▶ **Information**:

===== config.mk =====
export PLATFORM = sky130hd
export DESIGN_NAME = divider_block_16
export DESIGN_NICKNAME = d
export VERILOG_FILES = /design/src/rtl/divider_block_16.sv
export SDC_FILE = /design/constraint.sdc
export NUM_CORES = 1
export LEC_CHECK = 0
export CORE_ASPECT_RATIO = 0.5
export CORE_UTILIZATION = 45
export DETAILED_ROUTE_END_ITERATION = 10
export PLACE_DENSITY = 0.72
export SLEW_MARGIN = 20
export SYNTH_ARGS = -nofsm -noshare
export SYNTH_HDL_FRONTEND = slang
export SYNTH_SLANG_ARGS = --single-unit

===== constraint.sdc =====
create_clock -name clock_i -period 9.6 [get_ports clock_i]
set_clock_uncertainty 0.2 [all_clocks]
set_input_delay 2.4 -clock clock_i [delete_from_list [all_inputs] [get_ports clock_i]]
set_output_delay 2.4 -clock clock_i [all_outputs]
set_load 0.005 [all_outputs]

===== src/rtl/divider_block_16.sv =====
// divider_block_16
//   Final stage of the 16-bit softmax datapath. It buffers number_of_data
//   exponent values (Q0.16) and then waits for the accumulated sum (Q4.12).
//   For each buffered element it emits exp/sum as a Q0.16 result, computed
//   with a bit-serial restoring divider.
//
// Ports
//   clock_i              rising-edge clock
//   reset_i              synchronous, active-high reset
//   exp_data_i           exponent value, unsigned Q0.16
//   exp_data_valid_i     exp_data_i strobe
//   sum_data_i           accumulated sum, unsigned Q4.12
//   sum_data_valid_i     sum valid (level, held by the adder stage)
//   divider_data_o       softmax result, unsigned Q0.16
//   divider_data_valid_o one-cycle pulse per result
//   divider_done_o       sticky, all results emitted
module divider_block_16 #(
   parameter int data_size      = 16,
   parameter int number_of_data = 10
) (
   input  logic                 clock_i,
   input  logic                 reset_i,
   input  logic [data_size-1:0] exp_data_i,
   input  logic                 exp_data_valid_i,
   input  logic [data_size-1:0] sum_data_i,
   input  logic                 sum_data_valid_i,
   output logic [data_size-1:0] divider_data_o,
   output logic                 divider_data_valid_o,
   output logic                 divider_done_o
);

   localparam int CW = $clog2(number_of_data + 1);
   localparam logic [CW-1:0] n_full = CW'(number_of_data);
   localparam logic [CW-1:0] n_last = CW'(number_of_data - 1);

   typedef enum logic [2:0] {LOAD, CHECK, DIV, OUT, DONE} state_t;

   state_t                 state;
   logic [data_size-1:0]   buffer [number_of_data];
   logic [CW-1:0]          count;
   logic [CW-1:0]          index;
   logic [data_size-1:0]   divisor;
   logic [data_size:0]     rem;     // 17-bit partial remainder
   logic [data_size-1:0]   quot;    // remaining dividend bits shift out, quotient bits shift in
   logic [3:0]             step;
   logic                   sat;

   logic [data_size-1:0]   elem;
   logic [data_size:0]     trial;
   logic                   fits;
   logic                   too_big;
   logic                   start;

   always_comb begin
      elem    = buffer[index];
      trial   = {rem[data_size-1:0], quot[data_size-1]};
      fits    = trial >= {1'b0, divisor};
      // e*4096/s overflows 16 bits exactly when e >= 16*s (s==0 included)
      too_big = {4'b0, elem} >= {divisor, 4'b0};
      // the 10th write and the sum may land in the same cycle
      start   = sum_data_valid_i &&
                ((count == n_full) || ((count == n_last) && exp_data_valid_i));
   end

   always_ff @(posedge clock_i) begin
      if (reset_i) begin
         state                <= LOAD;
         count                <= '0;
         index                <= '0;
         divisor              <= '0;
         rem                  <= '0;
         quot                 <= '0;
         step                 <= '0;
         sat                  <= 1'b0;
         divider_data_o       <= '0;
         divider_data_valid_o <= 1'b0;
         divider_done_o       <= 1'b0;
      end else begin
         divider_data_valid_o <= 1'b0;
         case (state)
            LOAD: begin
               if (exp_data_valid_i && (count < n_full)) begin
                  buffer[count] <= exp_data_i;
                  count         <= count + 1'b1;
               end
               if (start) begin
                  divisor <= sum_data_i;
                  state   <= CHECK;
               end
            end
            CHECK: begin
               // Dividend is e<<12. Since e < 16*s, the top 12 quotient bits are
               // zero and the remainder after those 12 shifts is simply e[15:4],
               // so only the low 16 dividend bits remain to be processed.
               sat   <= too_big;
               rem   <= {5'b0, elem[data_size-1:4]};
               quot  <= {elem[3:0], 12'b0};
               step  <= '0;
               state <= DIV;
            end
            DIV: begin
               // saturated elements still run the 16 steps to keep spacing uniform
               rem   <= fits ? (trial - {1'b0, divisor}) : trial;
               quot  <= {quot[data_size-2:0], fits};
               step  <= step + 1'b1;
               if (step == 4'd15) state <= OUT;
            end
            OUT: begin
               divider_data_o       <= sat ? '1 : quot;
               divider_data_valid_o <= 1'b1;
               if (index == n_last) begin
                  state <= DONE;
               end else begin
                  index <= index + 1'b1;
                  state <= CHECK;
               end
            end
            DONE: begin
               divider_done_o <= 1'b1;
            end
            default: state <= LOAD;
         endcase
      end
   end

endmodule
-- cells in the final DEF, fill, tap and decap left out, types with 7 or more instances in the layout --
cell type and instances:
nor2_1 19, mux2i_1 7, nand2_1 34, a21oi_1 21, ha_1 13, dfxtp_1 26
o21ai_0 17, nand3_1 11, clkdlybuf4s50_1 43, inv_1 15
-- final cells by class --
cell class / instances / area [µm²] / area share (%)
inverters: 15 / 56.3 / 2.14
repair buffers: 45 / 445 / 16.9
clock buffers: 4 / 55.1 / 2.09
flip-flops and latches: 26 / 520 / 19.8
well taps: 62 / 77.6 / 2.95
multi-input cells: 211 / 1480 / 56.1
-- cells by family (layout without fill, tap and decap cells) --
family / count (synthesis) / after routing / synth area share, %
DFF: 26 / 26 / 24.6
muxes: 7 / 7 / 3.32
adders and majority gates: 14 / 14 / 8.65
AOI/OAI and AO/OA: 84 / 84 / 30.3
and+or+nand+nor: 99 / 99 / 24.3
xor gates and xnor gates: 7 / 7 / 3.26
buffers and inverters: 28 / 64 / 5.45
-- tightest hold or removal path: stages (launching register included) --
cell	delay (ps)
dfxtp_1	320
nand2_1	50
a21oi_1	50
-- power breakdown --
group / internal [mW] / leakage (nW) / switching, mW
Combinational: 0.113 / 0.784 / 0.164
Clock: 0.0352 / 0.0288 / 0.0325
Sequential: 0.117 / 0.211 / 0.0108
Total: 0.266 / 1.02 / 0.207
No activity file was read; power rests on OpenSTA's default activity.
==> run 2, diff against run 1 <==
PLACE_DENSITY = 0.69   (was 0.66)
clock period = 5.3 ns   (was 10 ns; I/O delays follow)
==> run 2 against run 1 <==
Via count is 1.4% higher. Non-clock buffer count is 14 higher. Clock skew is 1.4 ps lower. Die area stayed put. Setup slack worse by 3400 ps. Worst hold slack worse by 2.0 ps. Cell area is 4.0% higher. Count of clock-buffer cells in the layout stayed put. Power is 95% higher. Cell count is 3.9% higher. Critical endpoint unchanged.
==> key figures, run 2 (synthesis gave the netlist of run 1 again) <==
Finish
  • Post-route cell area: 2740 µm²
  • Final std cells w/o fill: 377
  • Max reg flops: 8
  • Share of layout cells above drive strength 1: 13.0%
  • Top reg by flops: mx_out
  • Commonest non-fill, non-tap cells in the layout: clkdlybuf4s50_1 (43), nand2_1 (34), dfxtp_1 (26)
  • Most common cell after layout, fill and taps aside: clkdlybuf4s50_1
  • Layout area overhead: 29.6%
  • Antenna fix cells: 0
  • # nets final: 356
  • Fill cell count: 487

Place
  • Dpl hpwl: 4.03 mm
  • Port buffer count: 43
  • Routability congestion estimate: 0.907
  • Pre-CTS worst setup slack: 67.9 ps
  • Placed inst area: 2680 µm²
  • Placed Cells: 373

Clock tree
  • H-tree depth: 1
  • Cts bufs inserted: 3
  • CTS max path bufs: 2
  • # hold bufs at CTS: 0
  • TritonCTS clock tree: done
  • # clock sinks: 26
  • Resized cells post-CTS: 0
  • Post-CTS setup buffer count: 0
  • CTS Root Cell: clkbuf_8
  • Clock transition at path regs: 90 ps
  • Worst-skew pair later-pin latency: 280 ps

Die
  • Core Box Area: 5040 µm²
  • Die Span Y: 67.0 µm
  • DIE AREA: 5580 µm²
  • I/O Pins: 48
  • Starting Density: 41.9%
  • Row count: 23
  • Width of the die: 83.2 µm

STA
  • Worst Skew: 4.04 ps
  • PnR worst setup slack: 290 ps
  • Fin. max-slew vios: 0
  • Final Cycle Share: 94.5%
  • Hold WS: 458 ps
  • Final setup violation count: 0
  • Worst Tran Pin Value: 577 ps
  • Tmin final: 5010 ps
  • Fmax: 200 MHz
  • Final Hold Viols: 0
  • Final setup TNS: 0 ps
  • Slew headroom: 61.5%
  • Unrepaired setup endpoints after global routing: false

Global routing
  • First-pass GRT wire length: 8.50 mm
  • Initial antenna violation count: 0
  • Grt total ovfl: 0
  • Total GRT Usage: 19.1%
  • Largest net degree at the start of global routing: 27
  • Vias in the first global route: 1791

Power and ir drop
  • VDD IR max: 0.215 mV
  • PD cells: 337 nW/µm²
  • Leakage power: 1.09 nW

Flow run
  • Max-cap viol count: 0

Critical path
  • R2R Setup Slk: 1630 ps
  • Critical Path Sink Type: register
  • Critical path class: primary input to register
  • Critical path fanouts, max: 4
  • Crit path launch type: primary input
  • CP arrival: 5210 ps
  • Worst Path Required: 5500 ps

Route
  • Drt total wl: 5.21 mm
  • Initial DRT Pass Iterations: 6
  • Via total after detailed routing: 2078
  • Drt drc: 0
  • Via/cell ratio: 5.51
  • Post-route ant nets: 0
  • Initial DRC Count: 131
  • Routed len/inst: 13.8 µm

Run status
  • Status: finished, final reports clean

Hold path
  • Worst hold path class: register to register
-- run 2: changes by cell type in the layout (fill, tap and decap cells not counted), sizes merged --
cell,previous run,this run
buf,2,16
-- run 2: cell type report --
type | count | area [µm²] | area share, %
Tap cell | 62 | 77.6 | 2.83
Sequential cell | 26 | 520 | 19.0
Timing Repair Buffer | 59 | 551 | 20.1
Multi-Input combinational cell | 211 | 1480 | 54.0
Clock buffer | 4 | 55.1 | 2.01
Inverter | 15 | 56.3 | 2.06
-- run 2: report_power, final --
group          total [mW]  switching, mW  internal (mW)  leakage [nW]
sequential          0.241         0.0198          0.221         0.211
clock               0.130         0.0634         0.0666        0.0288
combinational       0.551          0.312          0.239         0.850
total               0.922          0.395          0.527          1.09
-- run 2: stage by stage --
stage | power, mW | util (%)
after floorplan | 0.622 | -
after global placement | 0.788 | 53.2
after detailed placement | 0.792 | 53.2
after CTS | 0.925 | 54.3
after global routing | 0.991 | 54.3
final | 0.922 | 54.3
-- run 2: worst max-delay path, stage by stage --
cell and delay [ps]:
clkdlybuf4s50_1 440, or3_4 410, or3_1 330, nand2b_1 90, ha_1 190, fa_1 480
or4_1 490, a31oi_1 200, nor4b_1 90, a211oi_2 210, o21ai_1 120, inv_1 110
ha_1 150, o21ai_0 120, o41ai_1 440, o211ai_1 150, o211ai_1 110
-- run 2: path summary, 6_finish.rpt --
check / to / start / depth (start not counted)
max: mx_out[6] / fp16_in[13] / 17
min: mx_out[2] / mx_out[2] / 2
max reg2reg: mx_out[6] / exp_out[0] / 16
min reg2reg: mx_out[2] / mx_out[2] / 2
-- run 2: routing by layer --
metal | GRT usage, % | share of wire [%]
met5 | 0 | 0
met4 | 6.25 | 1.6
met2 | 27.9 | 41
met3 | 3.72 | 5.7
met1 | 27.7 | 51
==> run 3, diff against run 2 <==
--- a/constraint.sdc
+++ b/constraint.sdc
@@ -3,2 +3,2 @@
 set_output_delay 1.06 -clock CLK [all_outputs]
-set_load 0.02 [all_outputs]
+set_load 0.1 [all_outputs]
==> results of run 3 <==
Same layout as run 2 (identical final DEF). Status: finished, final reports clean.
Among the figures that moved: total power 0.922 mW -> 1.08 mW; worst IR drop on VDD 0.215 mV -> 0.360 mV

▶ **What is needed**: Out of the entries above, write out only the lines between the line holding "-- cells in" and the line holding "multi-input cells: 211 / 1480 / 56.1", inclusive, each exactly as given.

▶ **Written answer**:
-- cells in the final DEF, fill, tap and decap left out, types with 7 or more instances in the layout --
cell type and instances:
nor2_1 19, mux2i_1 7, nand2_1 34, a21oi_1 21, ha_1 13, dfxtp_1 26
o21ai_0 17, nand3_1 11, clkdlybuf4s50_1 43, inv_1 15
-- final cells by class --
cell class / instances / area [µm²] / area share (%)
inverters: 15 / 56.3 / 2.14
repair buffers: 45 / 445 / 16.9
clock buffers: 4 / 55.1 / 2.09
flip-flops and latches: 26 / 520 / 19.8
well taps: 62 / 77.6 / 2.95
multi-input cells: 211 / 1480 / 56.1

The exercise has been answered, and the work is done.